そして、全員が入場し国王陛下方もお揃いに。狩猟大会が始まるラッパが鳴らされ、狩猟大会の参加者が森に入っていった。
「マーフィス卿は予測出来ましたか? 今年の優勝者」
「そう、ですね……よく分からないので、難しいですね」
「騎士を務めていると忙しいですからね。それは仕方ありませんね」
同じ寮のご令嬢達とテーブルを囲み、振る舞われたケーキと紅茶を楽しんでいた。
狩猟大会には、王国騎士団所属の者達は参加を禁じられている。それでは他の者達にハンデがあったとしても優勝者は決まってしまい、所属していない者達が優勝なんて出来るわけがないからだ。
長年騎士団をしていると、社交界の事は何となくでしか知らず参加者名簿を見なくては名前すら出てこない。とはいえ、絶対に予測しないといけないわけではないから困りはしないが。
私達から一番遠くにいらっしゃる国王陛下と王妃殿下。その近くに立つ、近衛騎士団騎士団長。
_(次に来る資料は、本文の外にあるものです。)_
## config.mk

```make
export PLATFORM = sky130hd
export DESIGN_NAME = alu_entry_ctrl
export DESIGN_NICKNAME = d
export VERILOG_FILES = /design/src/rtl/cpu_types_pkg.sv /design/src/rtl/key_debounce.sv /design/src/rtl/alu_entry_ctrl.sv
export SDC_FILE = /design/constraint.sdc
export NUM_CORES = 1
export LEC_CHECK = 0
export BUFFER_PORTS_ARGS = -buffer_cell sky130_fd_sc_hd__buf_2
export CORE_MARGIN = 1
export CORE_UTILIZATION = 54
export DETAILED_ROUTE_END_ITERATION = 8
export GPL_ROUTABILITY_DRIVEN = 0
export GPL_TIMING_DRIVEN = 0
export HOLD_SLACK_MARGIN = 0.15
export PLACE_DENSITY = 0.82
export RECOVER_POWER = 50
export SETUP_SLACK_MARGIN = 0.05
export SLEW_MARGIN = 10
export SYNTH_ARGS = -nofsm -noshare
export SYNTH_HDL_FRONTEND = slang
export SYNTH_SLANG_ARGS = --single-unit
```

## constraint.sdc

```tcl
create_clock -name CLK -period 2.8 [get_ports CLK]
set_input_delay 0.42 -clock CLK [delete_from_list [all_inputs] [get_ports CLK]]
set_output_delay 0.42 -clock CLK [all_outputs]
set_load 0.02 [all_outputs]
```

## src/rtl/cpu_types_pkg.sv

```systemverilog
// Shared CPU-side types: ALU entry FSM states, opcode width and operand sign-fill helper.
package cpu_types_pkg;

    localparam int ALUOP_W   = 4;
    localparam int OPERAND_W = 32;

    // Encodings are shown directly on the stage LEDs.
    typedef enum logic [2:0] {
        ENTER_A  = 3'd0,
        ENTER_B  = 3'd1,
        ENTER_OP = 3'd2,
        ISSUE    = 3'd3,
        HOLD     = 3'd4
    } entry_state_t;

    function automatic logic [OPERAND_W-1:0] sign_fill(input logic fill, input logic [15:0] data);
        return {{(OPERAND_W-16){fill}}, data};
    endfunction

endpackage

```

## src/rtl/key_debounce.sv

```systemverilog
// One pushbutton: 2-flop synchronizer, stability-count debouncer and one-cycle press pulse.
module key_debounce #(
    parameter int DEBOUNCE_CYCLES = 500000
) (
    input  logic clk_i,
    input  logic rst_ni,
    input  logic key_i,
    output logic press_o
);

    localparam int              CNT_W    = $clog2(DEBOUNCE_CYCLES + 1);
    localparam logic [CNT_W-1:0] CNT_MAX  = CNT_W'(DEBOUNCE_CYCLES);
    localparam logic [CNT_W-1:0] CNT_LAST = CNT_W'(DEBOUNCE_CYCLES - 1);

    logic [1:0]       sync_q;
    logic [1:0]       fill_q;
    logic             db_q, db_d;
    logic [CNT_W-1:0] cnt_q, cnt_d;
    logic             armed_q, armed_d;
    logic             press_q, press_d;

    always_ff @(posedge clk_i or negedge rst_ni) begin
        if (!rst_ni) begin
            sync_q  <= 2'b11;
            fill_q  <= 2'b00;
            db_q    <= 1'b1;
            cnt_q   <= '0;
            armed_q <= 1'b0;
            press_q <= 1'b0;
        end else begin
            sync_q  <= {sync_q[0], key_i};
            fill_q  <= {fill_q[0], 1'b1};
            db_q    <= db_d;
            cnt_q   <= cnt_d;
            armed_q <= armed_d;
            press_q <= press_d;
        end
    end

    // A key held through reset must first be seen released (after the
    // synchronizer has refilled) before a press can be reported.
    always_comb begin
        db_d    = db_q;
        cnt_d   = cnt_q;
        armed_d = armed_q;
        if (fill_q[1] && sync_q[1]) begin
            armed_d = 1'b1;
        end
        if (sync_q[1] != db_q) begin
            if (cnt_q >= CNT_LAST) begin
                db_d  = sync_q[1];
                cnt_d = '0;
            end else begin
                cnt_d = (cnt_q == CNT_MAX) ? cnt_q : cnt_q + CNT_W'(1);
            end
        end else begin
            cnt_d = '0;
        end
        press_d = armed_q & db_q & ~db_d;
    end

    assign press_o = press_q;

endmodule

```

## src/rtl/alu_entry_ctrl.sv

```systemverilog
// Pushbutton-driven operand/opcode entry for an ALU: collects a, b, aluop and issues a go strobe.
module alu_entry_ctrl
    import cpu_types_pkg::*;
#(
    parameter int DEBOUNCE_CYCLES = 500000
) (
    input  logic                 CLK,
    input  logic                 nRST,
    input  logic [3:0]           KEY,
    input  logic [17:0]          SW,
    output logic [OPERAND_W-1:0] a,
    output logic [OPERAND_W-1:0] b,
    output logic [ALUOP_W-1:0]   aluop,
    output logic                 go,
    output logic                 valid,
    output logic [2:0]           stage
);

    entry_state_t         state_q, state_d;
    logic [OPERAND_W-1:0] a_q, a_d;
    logic [OPERAND_W-1:0] b_q, b_d;
    logic [ALUOP_W-1:0]   aluop_q, aluop_d;
    logic                 valid_q, valid_d;
    logic                 enter_ev;
    logic                 clear_ev;
    logic [OPERAND_W-1:0] operand;
    logic                 unused_inputs;

    key_debounce #(.DEBOUNCE_CYCLES(DEBOUNCE_CYCLES)) u_enter_key (
        .clk_i  (CLK),
        .rst_ni (nRST),
        .key_i  (KEY[0]),
        .press_o(enter_ev)
    );

    key_debounce #(.DEBOUNCE_CYCLES(DEBOUNCE_CYCLES)) u_clear_key (
        .clk_i  (CLK),
        .rst_ni (nRST),
        .key_i  (KEY[1]),
        .press_o(clear_ev)
    );

    assign unused_inputs = ^{KEY[3:2], SW[17]};
    assign operand       = sign_fill(SW[16], SW[15:0]);

    always_ff @(posedge CLK or negedge nRST) begin
        if (!nRST) begin
            state_q <= ENTER_A;
            a_q     <= '0;
            b_q     <= '0;
            aluop_q <= '0;
            valid_q <= 1'b0;
        end else begin
            state_q <= state_d;
            a_q     <= a_d;
            b_q     <= b_d;
            aluop_q <= aluop_d;
            valid_q <= valid_d;
        end
    end

    always_comb begin
        state_d = state_q;
        a_d     = a_q;
        b_d     = b_q;
        aluop_d = aluop_q;
        valid_d = valid_q;
        case (state_q)
            // Events landing on the issue cycle are intentionally dropped.
            ISSUE: begin
                valid_d = 1'b1;
                state_d = HOLD;
            end
            default: begin
                if (clear_ev) begin
                    a_d     = '0;
                    b_d     = '0;
                    aluop_d = '0;
                    valid_d = 1'b0;
                    state_d = ENTER_A;
                end else if (enter_ev) begin
                    case (state_q)
                        ENTER_A: begin
                            a_d     = operand;
                            valid_d = 1'b0;
                            state_d = ENTER_B;
                        end
                        ENTER_B: begin
                            b_d     = operand;
                            state_d = ENTER_OP;
                        end
                        ENTER_OP: begin
                            aluop_d = SW[ALUOP_W-1:0];
                            state_d = ISSUE;
                        end
                        default: state_d = ENTER_A;
                    endcase
                end
            end
        endcase
    end

    assign a     = a_q;
    assign b     = b_q;
    assign aluop = aluop_q;
    assign valid = valid_q;
    assign go    = (state_q == ISSUE);
    assign stage = state_q;

endmodule

```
あまり仕事をしている姿を見ないから、何となく新鮮に思う。このドレスを贈ってくれた方なのに、別人に見える。
そう、全くの別人。
いつも、そればかりだった。
私の着ているこのドレスは、今日終わったらどうしたらいいんだろう。女子寮のクローゼットにずっと掛けておく? しわになったら最悪だし。
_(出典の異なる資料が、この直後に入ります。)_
`src/rtl/fpu_bus_if.sv`:
```
// Host-bus front end for the FPU core: synchronised chip-select register file,
// operand/command/status/result map and start/done handshake to the arithmetic core.
module fpu_bus_if #(
  parameter int unsigned DATA_W    = 8,
  parameter int unsigned OPERAND_W = 32,
  parameter int unsigned ADDR_W    = 6,
  parameter int unsigned OPCODE_W  = 4,
  parameter int unsigned FLAG_W    = 4
) (
  input  logic                 clk,
  input  logic                 arst,
  input  logic [DATA_W-1:0]    databus_in,
  output logic [DATA_W-1:0]    databus_out,
  input  logic [ADDR_W-1:0]    addr,
  input  logic                 cs,
  input  logic                 rd,
  input  logic                 wr,
  input  logic                 end_ack,
  output logic                 cmd_end,
  output logic                 busy,
  output logic                 core_start,
  output logic [OPCODE_W-1:0]  core_op,
  output logic [OPERAND_W-1:0] core_a,
  output logic [OPERAND_W-1:0] core_b,
  input  logic                 core_done,
  input  logic [OPERAND_W-1:0] core_result,
  input  logic [FLAG_W-1:0]    core_flags
);

  localparam int unsigned NB          = OPERAND_W / DATA_W;
  localparam int unsigned B_BASE      = NB;
  localparam int unsigned CMD_ADDR    = 2 * NB;
  localparam int unsigned STATUS_ADDR = 2 * NB + 1;
  localparam int unsigned RES_BASE    = 2 * NB + 2;

  typedef enum logic [1:0] {S_IDLE, S_RUN, S_DONE} state_e;

  state_e                state_q;
  logic [2:0]            sync1_q, sync2_q;
  logic                  wr_act_c, rd_act_c;
  logic                  wr_act_q, rd_act_q;
  logic                  wr_commit_q, rd_commit_q;
  logic [ADDR_W-1:0]     wr_addr_q, rd_addr_q;
  logic [DATA_W-1:0]     wr_data_q;
  logic [OPERAND_W-1:0]  result_q;
  logic [FLAG_W-1:0]     flags_q;
  logic                  err_q;
  logic                  hit_a_c, hit_b_c, hit_cmd_c;
  logic                  wr_ok_c, busy_wr_c, cmd_wr_c, status_rd_c;
  logic [DATA_W-1:0]     status_c;

  // Strobes are synchronised as active-high flags so a cleared flop means "idle".
  assign wr_act_c = sync2_q[0] & sync2_q[1];
  assign rd_act_c = sync2_q[0] & sync2_q[2];

  // Synchroniser, edge detect and capture of the committed access.
  always_ff @(posedge clk or negedge arst) begin
    if (!arst) begin
      sync1_q     <= '0;
      sync2_q     <= '0;
      wr_act_q    <= 1'b0;
      rd_act_q    <= 1'b0;
      wr_commit_q <= 1'b0;
      rd_commit_q <= 1'b0;
      wr_addr_q   <= '0;
      rd_addr_q   <= '0;
      wr_data_q   <= '0;
    end else begin
      sync1_q     <= {~rd, ~wr, ~cs};
      sync2_q     <= sync1_q;
      wr_act_q    <= wr_act_c;
      rd_act_q    <= rd_act_c;
      wr_commit_q <= wr_act_c & ~wr_act_q;
      rd_commit_q <= rd_act_c & ~rd_act_q;
      if (wr_act_c && !wr_act_q) begin
        wr_addr_q <= addr;
        wr_data_q <= databus_in;
      end
      if (rd_act_c && !rd_act_q) begin
        rd_addr_q <= addr;
      end
    end
  end

  assign hit_a_c     = (wr_addr_q < ADDR_W'(NB));
  assign hit_b_c     = (wr_addr_q >= ADDR_W'(B_BASE)) && (wr_addr_q < ADDR_W'(CMD_ADDR));
  assign hit_cmd_c   = (wr_addr_q == ADDR_W'(CMD_ADDR));
  assign wr_ok_c     = wr_commit_q && (state_q != S_RUN);
  assign busy_wr_c   = wr_commit_q && (state_q == S_RUN) && (hit_a_c || hit_b_c || hit_cmd_c);
  assign cmd_wr_c    = wr_ok_c && hit_cmd_c;
  assign status_rd_c = rd_commit_q && (rd_addr_q == ADDR_W'(STATUS_ADDR));

  // Operand lanes, frozen while an operation is in flight.
  always_ff @(posedge clk or negedge arst) begin
    if (!arst) begin
      core_a <= '0;
      core_b <= '0;
    end else if (wr_ok_c) begin
      for (int k = 0; k < int'(NB); k++) begin
        if (wr_addr_q == ADDR_W'(k))
          core_a[k*DATA_W +: DATA_W] <= wr_data_q;
        if (wr_addr_q == ADDR_W'(B_BASE + k))
          core_b[k*DATA_W +: DATA_W] <= wr_data_q;
      end
    end
  end

  // Sticky error: a busy write in the same cycle as a STATUS read keeps it set.
  always_ff @(posedge clk or negedge arst) begin
    if (!arst)            err_q <= 1'b0;
    else if (busy_wr_c)   err_q <= 1'b1;
    else if (status_rd_c) err_q <= 1'b0;
  end

  // Command FSM with registered handshake outputs.
  always_ff @(posedge clk or negedge arst) begin
    if (!arst) begin
      state_q    <= S_IDLE;
      cmd_end    <= 1'b0;
      busy       <= 1'b0;
      core_start <= 1'b0;
      core_op    <= '0;
      result_q   <= '0;
      flags_q    <= '0;
    end else begin
      core_start <= 1'b0;
      case (state_q)
        S_IDLE, S_DONE: begin
          if (cmd_wr_c) begin
            core_op    <= wr_data_q[OPCODE_W-1:0];
            cmd_end    <= 1'b0;
            busy       <= 1'b1;
            core_start <= 1'b1;
            state_q    <= S_RUN;
          end else if (state_q == S_DONE && end_ack) begin
            cmd_end <= 1'b0;
            state_q <= S_IDLE;
          end
        end
        S_RUN: begin
          if (core_done) begin
            result_q <= core_result;
            flags_q  <= core_flags;
            cmd_end  <= 1'b1;
            busy     <= 1'b0;
            state_q  <= S_DONE;
          end
        end
        default: state_q <= S_IDLE;
      endcase
    end
  end

  assign status_c = DATA_W'({flags_q, err_q, cmd_end, busy});

  // Host read mux, live only while the raw read strobe is asserted.
  always_comb begin
    databus_out = '0;
    if (!cs && !rd) begin
      for (int k = 0; k < int'(NB); k++) begin
        if (addr == ADDR_W'(k))            databus_out = core_a[k*DATA_W +: DATA_W];
        if (addr == ADDR_W'(B_BASE + k))   databus_out = core_b[k*DATA_W +: DATA_W];
        if (addr == ADDR_W'(RES_BASE + k)) databus_out = result_q[k*DATA_W +: DATA_W];
      end
      if (addr == ADDR_W'(STATUS_ADDR)) databus_out = status_c;
    end
  end

endmodule

```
今だって、しわにならないように、汚さないようにと気を遣ってだいぶ緊張している。こんなドレスは着たことがないから緊張で団服が恋しくなっている最中だ。一体何回心の中でため息を吐いた事か。もうさっさと帰りたい……
けれど、ケーキはとっても美味しい。うちには一応甘党の副団長がいらっしゃって偶にお菓子をおすそ分けしてくれる。とりあえず副団長に言っておこう。交流会で出たケーキ、美味しかったですって。
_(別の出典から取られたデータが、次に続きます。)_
--- config.mk ---
export PLATFORM = sky130hd
export DESIGN_NAME = even_parity_serial_tx
export DESIGN_NICKNAME = d
export VERILOG_FILES = /design/src/rtl/even_parity_serial_tx_pkg.sv /design/src/rtl/even_parity_serial_tx_gen.sv /design/src/rtl/even_parity_serial_tx.sv
export SDC_FILE = /design/constraint.sdc
export NUM_CORES = 1
export LEC_CHECK = 0
export CORE_MARGIN = 4
export CORE_UTILIZATION = 47
export CTS_CLUSTER_SIZE = 20
export DETAILED_ROUTE_END_ITERATION = 8
export PLACE_DENSITY = 0.72
export SLEW_MARGIN = 10
export SYNTH_ARGS = -nofsm -noshare
export SYNTH_HDL_FRONTEND = slang
export SYNTH_HIERARCHICAL = 1
export SYNTH_SLANG_ARGS = --single-unit
export TNS_END_PERCENT = 20
--- constraint.sdc ---
create_clock -name clk -period 2.18 [get_ports clk]
set_input_delay 0.436 -clock clk [delete_from_list [all_inputs] [get_ports clk]]
set_output_delay 0.436 -clock clk [all_outputs]
set_load 0.05 [all_outputs]
--- src/rtl/even_parity_serial_tx_pkg.sv ---
// even_parity_serial_tx_pkg
// Shared definitions for the even-parity serial link: the transmitter state
// encoding, the idle/start/stop line levels and the even-parity function.
// The receive-side checker imports the same package so both ends agree.
package even_parity_serial_tx_pkg;

   // Transmitter frame states, fixed encoding shared with the checker
   typedef enum logic [2:0] {
      IDLE   = 3'd0,
      START  = 3'd1,
      DATA   = 3'd2,
      PARITY = 3'd3,
      STOP   = 3'd4
   } txState_e;

   // Serial line levels
   localparam logic LINE_IDLE = 1'b1;
   localparam logic START_LVL = 1'b0;
   localparam logic STOP_LVL  = 1'b1;

   // Widest word the link carries; narrower words are zero-extended,
   // which leaves the parity unchanged
   localparam int MAX_DATA_W = 16;

   // Even parity bit: makes the total count of ones (data + parity) even
   function automatic logic evenParity(input logic [MAX_DATA_W-1:0] word);
      return ^word;
   endfunction

endpackage

--- src/rtl/even_parity_serial_tx_gen.sv ---
// even_parity_gen
// Combinational even-parity generator for a DATA_W-bit word. Shared with
// the receive-side checker, which XORs the received parity bit with this
// result to flag an error.
// Ports:
//   data_i   [DATA_W-1:0]  word to protect
//   parity_o               even-parity bit (XOR of all data bits)
module even_parity_gen
   import even_parity_serial_tx_pkg::*;
#(
   parameter int DATA_W = 8
) (
   input  logic [DATA_W-1:0] data_i,
   output logic              parity_o
);

   // Zero-extend to the package width so one function serves every DATA_W
   assign parity_o = evenParity(MAX_DATA_W'(data_i));

endmodule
けれど、その時だった。私は一応耳がいいから、ふと森の方に目を向けると……寒気がした。
「えっ」
「あれ、って……」
「っ……逃げてっ!!」
森から飛び出し、こちらに向かってくる……――小さな動物。
奥からまた二匹出てくる。
待って、違うところからも一匹出てきてる。向かう先には……参加者達が乗ってきた馬車がある。御者達がいるところだ。